Nevertheless, according to Aghajanyan, successful educational programs share one common feature: they focus on foundational knowledge and complement it with high-quality lectures.
– You mentioned computational resources in universities. How can YSU's supercomputer change academic science and technological innovation? What role can it play in Armenia's AI ecosystem?
– I actually co-wrote the proposal for that supercomputer together with Hrant Khachatryan, Head of the YSU Machine Learning Laboratory and Director of the YerevaNN Scientific Educational Foundation, about three years ago. Its implementation was therefore also important for us. I think the biggest value of this initiative is that it creates a baseline computational infrastructure. This allows students not only to learn theory but also to work with models in practice, train them, and develop real technological intuition.
At the same time, the system has enough capacity to support team-based and research projects that produce measurable, applied results. In that sense, it was an important and correct step by both the government and the university.
To be honest, the process took a long time and could have been implemented faster. But the most important thing is that the foundation is now in place.
According to the industry expert, this is not an endpoint, but a starting point. If investments in computational resources continue, it will be possible to significantly expand these capabilities and build much larger-scale infrastructure in the future.
At AI Conf 2026, Aghajanyan also presented the activities and vision of Perceptron. The company was founded around 14 months ago with a clear goal: to build a foundational technology platform focused on hardware systems and interaction with the physical world.
The core idea is that wherever technology directly interacts with real environments—such as robotics, manufacturing, automation, or complex analytical systems—models should be specifically designed for those domains.
Perceptron's scope ranges from relatively simple robotics tasks, such as making coffee or sorting books, to more complex systems requiring advanced perception and decision-making capabilities, including systems that analyze large-scale visual data and identify key objects in complex environments.
The company's broader vision is not only to develop innovative solutions, but also to establish a foundational framework that can guide the development of artificial intelligence in the South Caucasus in the coming years.

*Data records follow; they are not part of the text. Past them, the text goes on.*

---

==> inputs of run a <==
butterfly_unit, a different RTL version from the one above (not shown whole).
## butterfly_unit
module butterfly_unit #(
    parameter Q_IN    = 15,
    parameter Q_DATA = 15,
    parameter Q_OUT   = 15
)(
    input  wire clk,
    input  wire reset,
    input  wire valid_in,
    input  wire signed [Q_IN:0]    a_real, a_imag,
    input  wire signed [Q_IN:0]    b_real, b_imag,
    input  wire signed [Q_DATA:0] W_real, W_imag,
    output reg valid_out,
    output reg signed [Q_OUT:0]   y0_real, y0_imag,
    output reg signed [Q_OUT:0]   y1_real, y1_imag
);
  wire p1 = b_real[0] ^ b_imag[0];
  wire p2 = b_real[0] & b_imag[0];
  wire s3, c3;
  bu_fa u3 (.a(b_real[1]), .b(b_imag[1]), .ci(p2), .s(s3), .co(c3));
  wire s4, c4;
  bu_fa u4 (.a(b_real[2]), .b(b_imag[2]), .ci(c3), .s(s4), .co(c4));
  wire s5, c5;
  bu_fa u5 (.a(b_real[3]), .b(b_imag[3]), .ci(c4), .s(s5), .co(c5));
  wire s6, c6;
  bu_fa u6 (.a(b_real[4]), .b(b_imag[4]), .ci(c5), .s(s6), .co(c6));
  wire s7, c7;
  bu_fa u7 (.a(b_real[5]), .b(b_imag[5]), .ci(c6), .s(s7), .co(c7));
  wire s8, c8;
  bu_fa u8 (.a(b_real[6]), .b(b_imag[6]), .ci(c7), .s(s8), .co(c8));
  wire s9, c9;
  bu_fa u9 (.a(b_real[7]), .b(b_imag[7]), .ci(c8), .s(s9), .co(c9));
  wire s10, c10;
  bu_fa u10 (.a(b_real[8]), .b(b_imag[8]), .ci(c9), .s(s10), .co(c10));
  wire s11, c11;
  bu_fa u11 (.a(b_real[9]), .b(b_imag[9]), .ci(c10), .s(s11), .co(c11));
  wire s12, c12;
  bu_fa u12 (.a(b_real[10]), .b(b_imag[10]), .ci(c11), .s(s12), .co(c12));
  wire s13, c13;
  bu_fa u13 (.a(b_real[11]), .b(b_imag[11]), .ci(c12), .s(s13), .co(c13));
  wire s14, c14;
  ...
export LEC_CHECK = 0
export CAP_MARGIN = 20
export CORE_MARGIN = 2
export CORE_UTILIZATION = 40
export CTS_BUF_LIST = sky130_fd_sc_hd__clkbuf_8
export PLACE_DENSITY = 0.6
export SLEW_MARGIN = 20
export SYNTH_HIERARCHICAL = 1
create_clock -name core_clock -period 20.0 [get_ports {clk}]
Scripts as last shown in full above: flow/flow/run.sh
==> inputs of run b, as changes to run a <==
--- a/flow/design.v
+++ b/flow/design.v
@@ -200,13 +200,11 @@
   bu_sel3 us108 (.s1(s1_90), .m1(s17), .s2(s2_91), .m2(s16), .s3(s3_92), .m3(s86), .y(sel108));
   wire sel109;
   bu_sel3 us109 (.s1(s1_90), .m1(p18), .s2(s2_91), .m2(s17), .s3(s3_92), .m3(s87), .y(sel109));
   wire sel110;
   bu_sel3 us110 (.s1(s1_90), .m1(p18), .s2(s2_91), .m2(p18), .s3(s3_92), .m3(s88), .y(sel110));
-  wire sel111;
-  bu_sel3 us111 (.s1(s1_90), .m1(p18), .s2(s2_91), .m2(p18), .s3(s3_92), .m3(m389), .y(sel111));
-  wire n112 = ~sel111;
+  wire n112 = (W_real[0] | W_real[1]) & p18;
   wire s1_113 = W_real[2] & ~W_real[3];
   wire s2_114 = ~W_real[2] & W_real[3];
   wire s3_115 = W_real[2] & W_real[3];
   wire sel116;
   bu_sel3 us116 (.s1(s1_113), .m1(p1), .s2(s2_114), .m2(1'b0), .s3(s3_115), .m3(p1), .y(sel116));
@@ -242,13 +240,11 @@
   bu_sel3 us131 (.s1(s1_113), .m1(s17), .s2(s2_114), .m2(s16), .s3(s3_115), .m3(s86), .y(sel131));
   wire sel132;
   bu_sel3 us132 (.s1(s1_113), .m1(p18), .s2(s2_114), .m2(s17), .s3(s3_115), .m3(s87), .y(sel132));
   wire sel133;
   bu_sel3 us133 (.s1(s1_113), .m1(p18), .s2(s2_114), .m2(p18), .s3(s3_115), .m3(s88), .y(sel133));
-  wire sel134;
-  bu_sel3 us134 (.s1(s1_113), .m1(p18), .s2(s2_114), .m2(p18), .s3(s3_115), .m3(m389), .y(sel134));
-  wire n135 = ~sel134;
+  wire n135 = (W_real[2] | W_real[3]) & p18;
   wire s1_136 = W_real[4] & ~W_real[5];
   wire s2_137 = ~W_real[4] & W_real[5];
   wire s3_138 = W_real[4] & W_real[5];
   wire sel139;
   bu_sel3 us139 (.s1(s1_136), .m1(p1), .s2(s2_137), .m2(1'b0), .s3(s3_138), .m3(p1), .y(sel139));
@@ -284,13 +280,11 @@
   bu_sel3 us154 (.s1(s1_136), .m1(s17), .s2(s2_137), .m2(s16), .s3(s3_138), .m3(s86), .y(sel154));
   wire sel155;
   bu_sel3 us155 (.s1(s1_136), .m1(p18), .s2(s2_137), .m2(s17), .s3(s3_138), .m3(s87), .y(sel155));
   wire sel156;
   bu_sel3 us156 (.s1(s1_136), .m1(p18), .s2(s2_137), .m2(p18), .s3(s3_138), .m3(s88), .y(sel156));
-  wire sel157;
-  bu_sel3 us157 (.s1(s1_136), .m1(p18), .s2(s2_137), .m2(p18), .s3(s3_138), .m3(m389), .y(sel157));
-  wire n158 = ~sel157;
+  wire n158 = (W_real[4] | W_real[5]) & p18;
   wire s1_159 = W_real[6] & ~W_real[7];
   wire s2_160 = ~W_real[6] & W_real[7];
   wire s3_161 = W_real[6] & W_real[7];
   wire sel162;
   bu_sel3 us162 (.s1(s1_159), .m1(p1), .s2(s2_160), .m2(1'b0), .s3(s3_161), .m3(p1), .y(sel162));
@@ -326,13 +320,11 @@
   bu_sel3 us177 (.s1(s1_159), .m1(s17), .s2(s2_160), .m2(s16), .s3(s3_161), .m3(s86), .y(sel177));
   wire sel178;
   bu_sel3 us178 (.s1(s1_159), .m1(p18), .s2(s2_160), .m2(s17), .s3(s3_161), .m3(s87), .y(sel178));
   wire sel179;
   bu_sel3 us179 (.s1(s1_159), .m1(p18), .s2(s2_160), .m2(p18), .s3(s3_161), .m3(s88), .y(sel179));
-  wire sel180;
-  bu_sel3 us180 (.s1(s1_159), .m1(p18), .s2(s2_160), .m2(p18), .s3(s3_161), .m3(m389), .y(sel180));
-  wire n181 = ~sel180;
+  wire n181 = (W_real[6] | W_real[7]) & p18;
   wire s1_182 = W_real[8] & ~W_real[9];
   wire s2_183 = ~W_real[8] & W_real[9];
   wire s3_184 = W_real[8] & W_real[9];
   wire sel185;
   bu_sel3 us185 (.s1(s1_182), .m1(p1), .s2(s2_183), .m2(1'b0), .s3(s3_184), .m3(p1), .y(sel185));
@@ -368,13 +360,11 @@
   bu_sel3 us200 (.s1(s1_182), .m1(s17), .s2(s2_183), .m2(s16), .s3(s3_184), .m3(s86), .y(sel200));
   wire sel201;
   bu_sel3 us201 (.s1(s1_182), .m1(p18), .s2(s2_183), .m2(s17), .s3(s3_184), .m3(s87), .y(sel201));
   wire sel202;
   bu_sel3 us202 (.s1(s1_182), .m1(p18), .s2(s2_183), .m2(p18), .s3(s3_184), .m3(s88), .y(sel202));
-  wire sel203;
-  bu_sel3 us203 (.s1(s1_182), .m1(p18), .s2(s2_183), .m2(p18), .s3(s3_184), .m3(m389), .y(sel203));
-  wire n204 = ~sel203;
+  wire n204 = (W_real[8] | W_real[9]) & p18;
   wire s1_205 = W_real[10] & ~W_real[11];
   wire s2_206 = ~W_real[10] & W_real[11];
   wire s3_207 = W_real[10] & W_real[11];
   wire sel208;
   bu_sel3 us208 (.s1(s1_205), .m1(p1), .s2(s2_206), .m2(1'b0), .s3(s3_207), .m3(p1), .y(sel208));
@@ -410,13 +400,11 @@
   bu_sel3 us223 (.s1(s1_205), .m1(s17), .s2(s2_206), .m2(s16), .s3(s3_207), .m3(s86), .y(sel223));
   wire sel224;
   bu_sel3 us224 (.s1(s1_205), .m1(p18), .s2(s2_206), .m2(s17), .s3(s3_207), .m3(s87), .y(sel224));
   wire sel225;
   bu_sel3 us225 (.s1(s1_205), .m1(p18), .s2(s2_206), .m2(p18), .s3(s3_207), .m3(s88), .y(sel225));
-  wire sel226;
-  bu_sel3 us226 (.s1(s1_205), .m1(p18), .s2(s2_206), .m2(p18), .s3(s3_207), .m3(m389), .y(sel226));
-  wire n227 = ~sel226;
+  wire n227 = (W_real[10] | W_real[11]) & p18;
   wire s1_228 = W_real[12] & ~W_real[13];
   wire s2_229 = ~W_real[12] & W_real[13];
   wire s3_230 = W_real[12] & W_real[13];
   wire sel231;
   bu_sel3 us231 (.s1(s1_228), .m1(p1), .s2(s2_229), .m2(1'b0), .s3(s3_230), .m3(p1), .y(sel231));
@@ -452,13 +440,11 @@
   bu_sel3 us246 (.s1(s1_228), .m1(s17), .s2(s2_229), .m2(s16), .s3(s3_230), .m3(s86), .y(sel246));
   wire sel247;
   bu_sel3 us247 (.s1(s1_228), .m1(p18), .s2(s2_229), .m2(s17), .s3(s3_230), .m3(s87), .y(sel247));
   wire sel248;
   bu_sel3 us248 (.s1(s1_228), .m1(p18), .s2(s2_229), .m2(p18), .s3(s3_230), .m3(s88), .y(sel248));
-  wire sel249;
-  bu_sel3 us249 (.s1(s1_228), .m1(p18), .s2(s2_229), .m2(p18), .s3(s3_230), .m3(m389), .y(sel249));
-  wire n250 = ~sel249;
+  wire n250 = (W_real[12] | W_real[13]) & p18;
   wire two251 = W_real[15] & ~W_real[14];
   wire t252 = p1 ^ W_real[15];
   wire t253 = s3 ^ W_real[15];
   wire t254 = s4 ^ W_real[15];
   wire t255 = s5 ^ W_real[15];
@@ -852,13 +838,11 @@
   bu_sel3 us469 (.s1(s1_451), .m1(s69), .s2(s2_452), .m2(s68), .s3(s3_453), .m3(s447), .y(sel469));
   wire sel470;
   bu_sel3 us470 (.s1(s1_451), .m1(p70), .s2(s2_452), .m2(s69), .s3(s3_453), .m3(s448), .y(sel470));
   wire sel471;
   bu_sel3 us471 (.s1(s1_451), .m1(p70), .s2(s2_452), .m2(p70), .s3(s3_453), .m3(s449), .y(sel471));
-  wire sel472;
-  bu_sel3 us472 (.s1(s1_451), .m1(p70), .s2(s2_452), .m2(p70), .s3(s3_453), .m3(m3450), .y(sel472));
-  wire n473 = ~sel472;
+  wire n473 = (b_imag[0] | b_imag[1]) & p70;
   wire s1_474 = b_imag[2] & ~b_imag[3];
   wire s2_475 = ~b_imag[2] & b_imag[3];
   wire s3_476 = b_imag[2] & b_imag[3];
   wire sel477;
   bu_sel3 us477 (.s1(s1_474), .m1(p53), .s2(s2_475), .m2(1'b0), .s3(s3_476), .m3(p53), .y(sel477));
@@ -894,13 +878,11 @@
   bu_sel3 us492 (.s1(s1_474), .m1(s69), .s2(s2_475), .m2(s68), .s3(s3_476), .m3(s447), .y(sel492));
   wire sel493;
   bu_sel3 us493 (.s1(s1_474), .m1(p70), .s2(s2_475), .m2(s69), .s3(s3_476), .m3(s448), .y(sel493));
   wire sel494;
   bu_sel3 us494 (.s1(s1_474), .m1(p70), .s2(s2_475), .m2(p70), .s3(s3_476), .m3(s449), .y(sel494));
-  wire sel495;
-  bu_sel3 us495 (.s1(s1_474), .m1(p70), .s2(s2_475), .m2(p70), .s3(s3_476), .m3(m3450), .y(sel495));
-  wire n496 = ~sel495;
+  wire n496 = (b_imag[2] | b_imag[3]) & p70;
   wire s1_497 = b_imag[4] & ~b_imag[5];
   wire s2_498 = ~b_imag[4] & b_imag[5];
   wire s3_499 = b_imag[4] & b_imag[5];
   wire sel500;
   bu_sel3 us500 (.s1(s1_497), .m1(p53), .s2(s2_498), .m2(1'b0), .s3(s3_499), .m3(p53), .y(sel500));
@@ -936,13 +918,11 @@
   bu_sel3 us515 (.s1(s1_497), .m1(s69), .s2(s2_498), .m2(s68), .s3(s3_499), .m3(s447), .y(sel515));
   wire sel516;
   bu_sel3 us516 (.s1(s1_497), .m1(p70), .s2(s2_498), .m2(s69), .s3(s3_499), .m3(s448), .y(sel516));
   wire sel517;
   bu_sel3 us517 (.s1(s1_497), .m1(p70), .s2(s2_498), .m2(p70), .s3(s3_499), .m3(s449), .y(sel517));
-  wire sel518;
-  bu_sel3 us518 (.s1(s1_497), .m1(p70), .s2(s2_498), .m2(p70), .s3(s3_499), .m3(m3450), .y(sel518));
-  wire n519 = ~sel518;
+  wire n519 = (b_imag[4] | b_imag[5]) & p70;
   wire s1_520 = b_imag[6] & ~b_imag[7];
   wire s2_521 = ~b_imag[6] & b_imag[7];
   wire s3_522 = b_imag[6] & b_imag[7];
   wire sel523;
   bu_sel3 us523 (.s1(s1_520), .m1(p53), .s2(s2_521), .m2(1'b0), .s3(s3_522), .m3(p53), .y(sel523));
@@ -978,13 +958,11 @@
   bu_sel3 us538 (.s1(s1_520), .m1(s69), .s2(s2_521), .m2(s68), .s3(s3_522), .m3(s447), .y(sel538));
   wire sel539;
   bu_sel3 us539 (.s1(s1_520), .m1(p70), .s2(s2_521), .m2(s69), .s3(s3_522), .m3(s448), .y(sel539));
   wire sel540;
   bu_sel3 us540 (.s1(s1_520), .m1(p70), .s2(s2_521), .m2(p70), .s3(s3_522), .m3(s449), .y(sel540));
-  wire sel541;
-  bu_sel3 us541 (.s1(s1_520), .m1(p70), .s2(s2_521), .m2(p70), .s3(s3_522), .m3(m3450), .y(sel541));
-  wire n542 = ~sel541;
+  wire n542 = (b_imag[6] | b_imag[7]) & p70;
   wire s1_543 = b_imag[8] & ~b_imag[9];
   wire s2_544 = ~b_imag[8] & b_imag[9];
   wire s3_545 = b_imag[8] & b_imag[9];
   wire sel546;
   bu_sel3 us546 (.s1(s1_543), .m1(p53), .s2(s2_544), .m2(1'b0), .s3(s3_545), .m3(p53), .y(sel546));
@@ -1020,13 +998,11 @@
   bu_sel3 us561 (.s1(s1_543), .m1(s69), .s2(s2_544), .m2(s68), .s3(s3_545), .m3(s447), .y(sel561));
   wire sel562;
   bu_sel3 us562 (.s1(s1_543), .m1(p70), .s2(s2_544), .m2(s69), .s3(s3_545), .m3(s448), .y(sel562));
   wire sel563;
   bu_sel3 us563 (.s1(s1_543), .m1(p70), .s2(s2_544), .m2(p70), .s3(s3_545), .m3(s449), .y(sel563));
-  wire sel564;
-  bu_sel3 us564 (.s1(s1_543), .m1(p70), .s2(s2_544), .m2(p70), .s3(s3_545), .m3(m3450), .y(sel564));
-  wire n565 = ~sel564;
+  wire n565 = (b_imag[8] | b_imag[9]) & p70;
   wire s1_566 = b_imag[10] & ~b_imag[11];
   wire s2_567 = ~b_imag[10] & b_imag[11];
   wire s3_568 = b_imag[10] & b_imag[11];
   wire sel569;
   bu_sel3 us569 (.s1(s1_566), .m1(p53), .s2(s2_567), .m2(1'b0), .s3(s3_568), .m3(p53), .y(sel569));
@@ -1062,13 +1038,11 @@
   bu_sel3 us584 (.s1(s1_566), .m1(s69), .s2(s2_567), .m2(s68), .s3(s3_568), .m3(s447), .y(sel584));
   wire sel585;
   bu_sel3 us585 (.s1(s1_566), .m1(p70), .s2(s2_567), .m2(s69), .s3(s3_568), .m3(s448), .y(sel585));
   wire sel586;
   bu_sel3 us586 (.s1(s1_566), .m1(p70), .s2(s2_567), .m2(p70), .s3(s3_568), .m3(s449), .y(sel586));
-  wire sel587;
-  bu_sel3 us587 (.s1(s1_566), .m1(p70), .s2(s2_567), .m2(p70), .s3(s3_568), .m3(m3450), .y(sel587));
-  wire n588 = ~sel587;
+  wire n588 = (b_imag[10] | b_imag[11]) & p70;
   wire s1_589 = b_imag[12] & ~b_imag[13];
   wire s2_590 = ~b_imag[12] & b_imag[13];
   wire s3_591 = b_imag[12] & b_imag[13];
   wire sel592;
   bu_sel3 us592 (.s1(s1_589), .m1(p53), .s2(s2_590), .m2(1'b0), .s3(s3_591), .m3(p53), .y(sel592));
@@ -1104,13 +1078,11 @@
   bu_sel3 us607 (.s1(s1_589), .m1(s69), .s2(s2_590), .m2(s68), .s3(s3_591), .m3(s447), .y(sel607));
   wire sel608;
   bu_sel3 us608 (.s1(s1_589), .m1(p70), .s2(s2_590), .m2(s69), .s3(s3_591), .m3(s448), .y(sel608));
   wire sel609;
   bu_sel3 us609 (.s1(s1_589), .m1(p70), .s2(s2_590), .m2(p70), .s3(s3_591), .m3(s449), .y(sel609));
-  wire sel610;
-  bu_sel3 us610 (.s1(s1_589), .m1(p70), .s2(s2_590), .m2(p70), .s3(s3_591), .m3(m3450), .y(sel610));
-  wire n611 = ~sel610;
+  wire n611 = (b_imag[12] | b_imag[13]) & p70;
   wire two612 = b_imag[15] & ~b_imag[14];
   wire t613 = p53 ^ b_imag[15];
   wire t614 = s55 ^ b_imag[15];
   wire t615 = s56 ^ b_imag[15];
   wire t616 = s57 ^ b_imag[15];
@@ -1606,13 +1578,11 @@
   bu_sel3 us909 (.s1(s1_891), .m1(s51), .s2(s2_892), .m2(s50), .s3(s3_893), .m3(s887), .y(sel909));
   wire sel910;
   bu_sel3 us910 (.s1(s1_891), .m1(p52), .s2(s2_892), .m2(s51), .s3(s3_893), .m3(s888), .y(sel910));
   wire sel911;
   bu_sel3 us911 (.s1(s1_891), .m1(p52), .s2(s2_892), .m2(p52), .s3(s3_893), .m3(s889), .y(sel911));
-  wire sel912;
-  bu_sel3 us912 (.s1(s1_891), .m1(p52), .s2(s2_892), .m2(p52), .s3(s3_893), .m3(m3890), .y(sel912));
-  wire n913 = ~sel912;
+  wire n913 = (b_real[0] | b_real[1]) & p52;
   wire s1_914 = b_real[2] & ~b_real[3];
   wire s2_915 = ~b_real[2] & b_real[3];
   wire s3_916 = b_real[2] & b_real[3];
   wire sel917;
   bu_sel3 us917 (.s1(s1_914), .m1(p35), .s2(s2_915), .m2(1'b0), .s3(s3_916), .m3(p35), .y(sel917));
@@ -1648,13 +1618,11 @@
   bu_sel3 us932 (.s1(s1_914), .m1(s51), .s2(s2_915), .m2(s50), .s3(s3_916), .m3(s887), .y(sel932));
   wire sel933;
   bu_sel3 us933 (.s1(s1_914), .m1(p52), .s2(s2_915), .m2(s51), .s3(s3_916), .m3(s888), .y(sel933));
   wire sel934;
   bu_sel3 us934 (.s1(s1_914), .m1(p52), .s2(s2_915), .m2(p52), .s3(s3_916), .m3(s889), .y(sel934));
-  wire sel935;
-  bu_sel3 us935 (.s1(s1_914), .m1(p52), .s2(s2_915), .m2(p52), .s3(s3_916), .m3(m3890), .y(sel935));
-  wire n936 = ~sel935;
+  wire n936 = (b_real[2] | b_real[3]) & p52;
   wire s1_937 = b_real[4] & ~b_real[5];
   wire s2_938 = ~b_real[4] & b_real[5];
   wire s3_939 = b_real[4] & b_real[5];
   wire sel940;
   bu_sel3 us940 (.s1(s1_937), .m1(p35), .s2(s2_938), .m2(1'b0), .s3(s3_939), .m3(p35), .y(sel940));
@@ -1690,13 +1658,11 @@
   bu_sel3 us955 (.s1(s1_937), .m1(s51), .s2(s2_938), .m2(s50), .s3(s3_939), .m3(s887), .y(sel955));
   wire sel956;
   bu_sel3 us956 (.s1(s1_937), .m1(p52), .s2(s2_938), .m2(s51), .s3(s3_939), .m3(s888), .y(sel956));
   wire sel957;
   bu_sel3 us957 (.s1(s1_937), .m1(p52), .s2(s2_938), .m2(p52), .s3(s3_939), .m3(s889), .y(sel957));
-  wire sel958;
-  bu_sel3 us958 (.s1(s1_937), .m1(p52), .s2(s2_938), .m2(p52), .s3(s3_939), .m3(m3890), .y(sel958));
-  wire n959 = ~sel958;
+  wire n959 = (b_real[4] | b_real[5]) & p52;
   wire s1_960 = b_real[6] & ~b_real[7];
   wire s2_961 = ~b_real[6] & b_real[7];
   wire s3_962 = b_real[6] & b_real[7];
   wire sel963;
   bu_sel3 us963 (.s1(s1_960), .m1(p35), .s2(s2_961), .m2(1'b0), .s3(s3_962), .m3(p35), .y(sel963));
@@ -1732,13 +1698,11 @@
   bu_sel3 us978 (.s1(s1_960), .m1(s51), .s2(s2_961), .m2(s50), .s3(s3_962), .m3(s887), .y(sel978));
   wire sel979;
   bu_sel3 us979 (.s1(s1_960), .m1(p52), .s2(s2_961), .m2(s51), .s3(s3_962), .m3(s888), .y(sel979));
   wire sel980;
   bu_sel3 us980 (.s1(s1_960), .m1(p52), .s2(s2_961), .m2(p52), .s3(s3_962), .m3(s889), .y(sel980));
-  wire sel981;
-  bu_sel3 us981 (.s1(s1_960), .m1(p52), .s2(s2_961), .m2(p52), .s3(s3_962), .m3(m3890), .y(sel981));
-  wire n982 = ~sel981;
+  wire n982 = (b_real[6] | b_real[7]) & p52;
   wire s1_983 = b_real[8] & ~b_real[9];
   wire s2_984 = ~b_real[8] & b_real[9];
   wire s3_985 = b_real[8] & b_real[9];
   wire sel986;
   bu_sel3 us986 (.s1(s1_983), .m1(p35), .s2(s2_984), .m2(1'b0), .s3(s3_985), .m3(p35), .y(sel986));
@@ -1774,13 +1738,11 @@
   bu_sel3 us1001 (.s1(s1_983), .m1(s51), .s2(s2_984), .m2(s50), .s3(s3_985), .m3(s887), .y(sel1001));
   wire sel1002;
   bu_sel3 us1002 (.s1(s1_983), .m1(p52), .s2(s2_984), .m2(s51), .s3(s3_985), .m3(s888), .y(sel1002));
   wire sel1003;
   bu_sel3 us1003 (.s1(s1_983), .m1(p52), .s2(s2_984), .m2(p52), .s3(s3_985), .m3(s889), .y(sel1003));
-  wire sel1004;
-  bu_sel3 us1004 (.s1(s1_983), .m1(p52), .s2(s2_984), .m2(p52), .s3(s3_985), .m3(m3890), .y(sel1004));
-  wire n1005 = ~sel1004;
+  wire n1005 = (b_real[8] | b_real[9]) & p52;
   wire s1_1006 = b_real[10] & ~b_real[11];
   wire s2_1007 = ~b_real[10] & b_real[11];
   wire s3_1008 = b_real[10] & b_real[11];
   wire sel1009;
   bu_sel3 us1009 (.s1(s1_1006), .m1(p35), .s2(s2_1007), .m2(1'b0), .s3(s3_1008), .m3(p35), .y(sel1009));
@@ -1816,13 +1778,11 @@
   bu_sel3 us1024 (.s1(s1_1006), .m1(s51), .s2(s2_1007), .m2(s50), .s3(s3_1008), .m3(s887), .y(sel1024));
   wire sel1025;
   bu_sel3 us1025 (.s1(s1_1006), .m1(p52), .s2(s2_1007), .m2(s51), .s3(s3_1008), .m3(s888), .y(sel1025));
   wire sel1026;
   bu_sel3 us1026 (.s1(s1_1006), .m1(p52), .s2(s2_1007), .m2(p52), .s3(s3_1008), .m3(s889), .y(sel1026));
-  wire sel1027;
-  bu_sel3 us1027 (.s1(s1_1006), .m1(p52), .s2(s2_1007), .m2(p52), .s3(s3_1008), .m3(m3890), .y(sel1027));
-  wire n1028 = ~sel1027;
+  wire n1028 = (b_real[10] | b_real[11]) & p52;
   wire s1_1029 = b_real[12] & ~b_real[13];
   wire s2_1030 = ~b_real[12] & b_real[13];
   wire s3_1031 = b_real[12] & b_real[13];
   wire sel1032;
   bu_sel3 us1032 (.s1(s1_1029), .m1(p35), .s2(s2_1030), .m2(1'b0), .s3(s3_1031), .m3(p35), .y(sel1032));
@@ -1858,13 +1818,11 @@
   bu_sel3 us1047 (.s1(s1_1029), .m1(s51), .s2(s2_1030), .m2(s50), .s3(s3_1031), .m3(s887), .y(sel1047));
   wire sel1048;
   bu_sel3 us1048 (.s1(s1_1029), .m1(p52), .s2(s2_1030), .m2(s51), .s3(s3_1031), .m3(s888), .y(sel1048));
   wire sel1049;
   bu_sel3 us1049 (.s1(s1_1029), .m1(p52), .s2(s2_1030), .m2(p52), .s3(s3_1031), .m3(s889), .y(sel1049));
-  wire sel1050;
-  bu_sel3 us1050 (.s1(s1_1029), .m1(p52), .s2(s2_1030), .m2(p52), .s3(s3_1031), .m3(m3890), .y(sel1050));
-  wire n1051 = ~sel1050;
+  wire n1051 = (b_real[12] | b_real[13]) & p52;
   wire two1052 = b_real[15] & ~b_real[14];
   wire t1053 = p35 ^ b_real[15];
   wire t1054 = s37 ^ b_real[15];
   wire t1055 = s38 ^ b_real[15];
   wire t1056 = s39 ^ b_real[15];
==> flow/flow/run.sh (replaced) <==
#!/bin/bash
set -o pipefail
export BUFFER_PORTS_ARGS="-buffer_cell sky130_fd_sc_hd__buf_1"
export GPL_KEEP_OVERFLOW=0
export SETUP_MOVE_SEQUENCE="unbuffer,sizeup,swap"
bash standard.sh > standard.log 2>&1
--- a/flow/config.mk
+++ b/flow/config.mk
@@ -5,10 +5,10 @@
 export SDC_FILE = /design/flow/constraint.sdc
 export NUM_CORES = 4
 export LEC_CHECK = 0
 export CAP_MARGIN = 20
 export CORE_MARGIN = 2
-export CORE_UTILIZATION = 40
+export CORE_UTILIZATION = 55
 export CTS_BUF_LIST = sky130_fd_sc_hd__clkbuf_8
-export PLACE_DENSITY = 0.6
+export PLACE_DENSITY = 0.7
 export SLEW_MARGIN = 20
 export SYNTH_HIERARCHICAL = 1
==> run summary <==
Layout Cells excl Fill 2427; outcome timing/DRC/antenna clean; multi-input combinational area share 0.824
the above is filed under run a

In his presentation on "The Armenian AI Doctrine," Aghajanyan addressed Armenia's positioning in the global AI landscape, along with its main limitations and opportunities. He emphasized the importance of building internal capacity as a long-term strategy.
He noted that for small countries, including Armenia, the primary strategy cannot be based on training large-scale models independently. Instead, he said, a more realistic direction lies in developing applied services, systems, and the integration of AI across both public and private sectors.
He also discussed the future of open-source models, noting that while they were once seen as a strong alternative, recent developments show leading closed models continuing to advance rapidly—particularly in benchmarks assessing complex autonomous agent performance.
From a geopolitical perspective, he said AI has become a strategic resource whose accessibility is shaped by various global power centers. In this context, countries should not aim for full technological sovereignty but instead build flexible systems that integrate local infrastructure with global AI services.
He highlighted the efficient use of GPUs and computational resources, as well as the development of AI workflows based on them. For countries like Armenia, he stressed the importance of building systems that enable AI applications in public administration, healthcare, legal, and technical sectors.
In closing, Aghajanyan pointed to physical AI—systems in which artificial intelligence directly interacts with the physical environment, ranging from security systems to robotics—as a potential strategic direction for the future.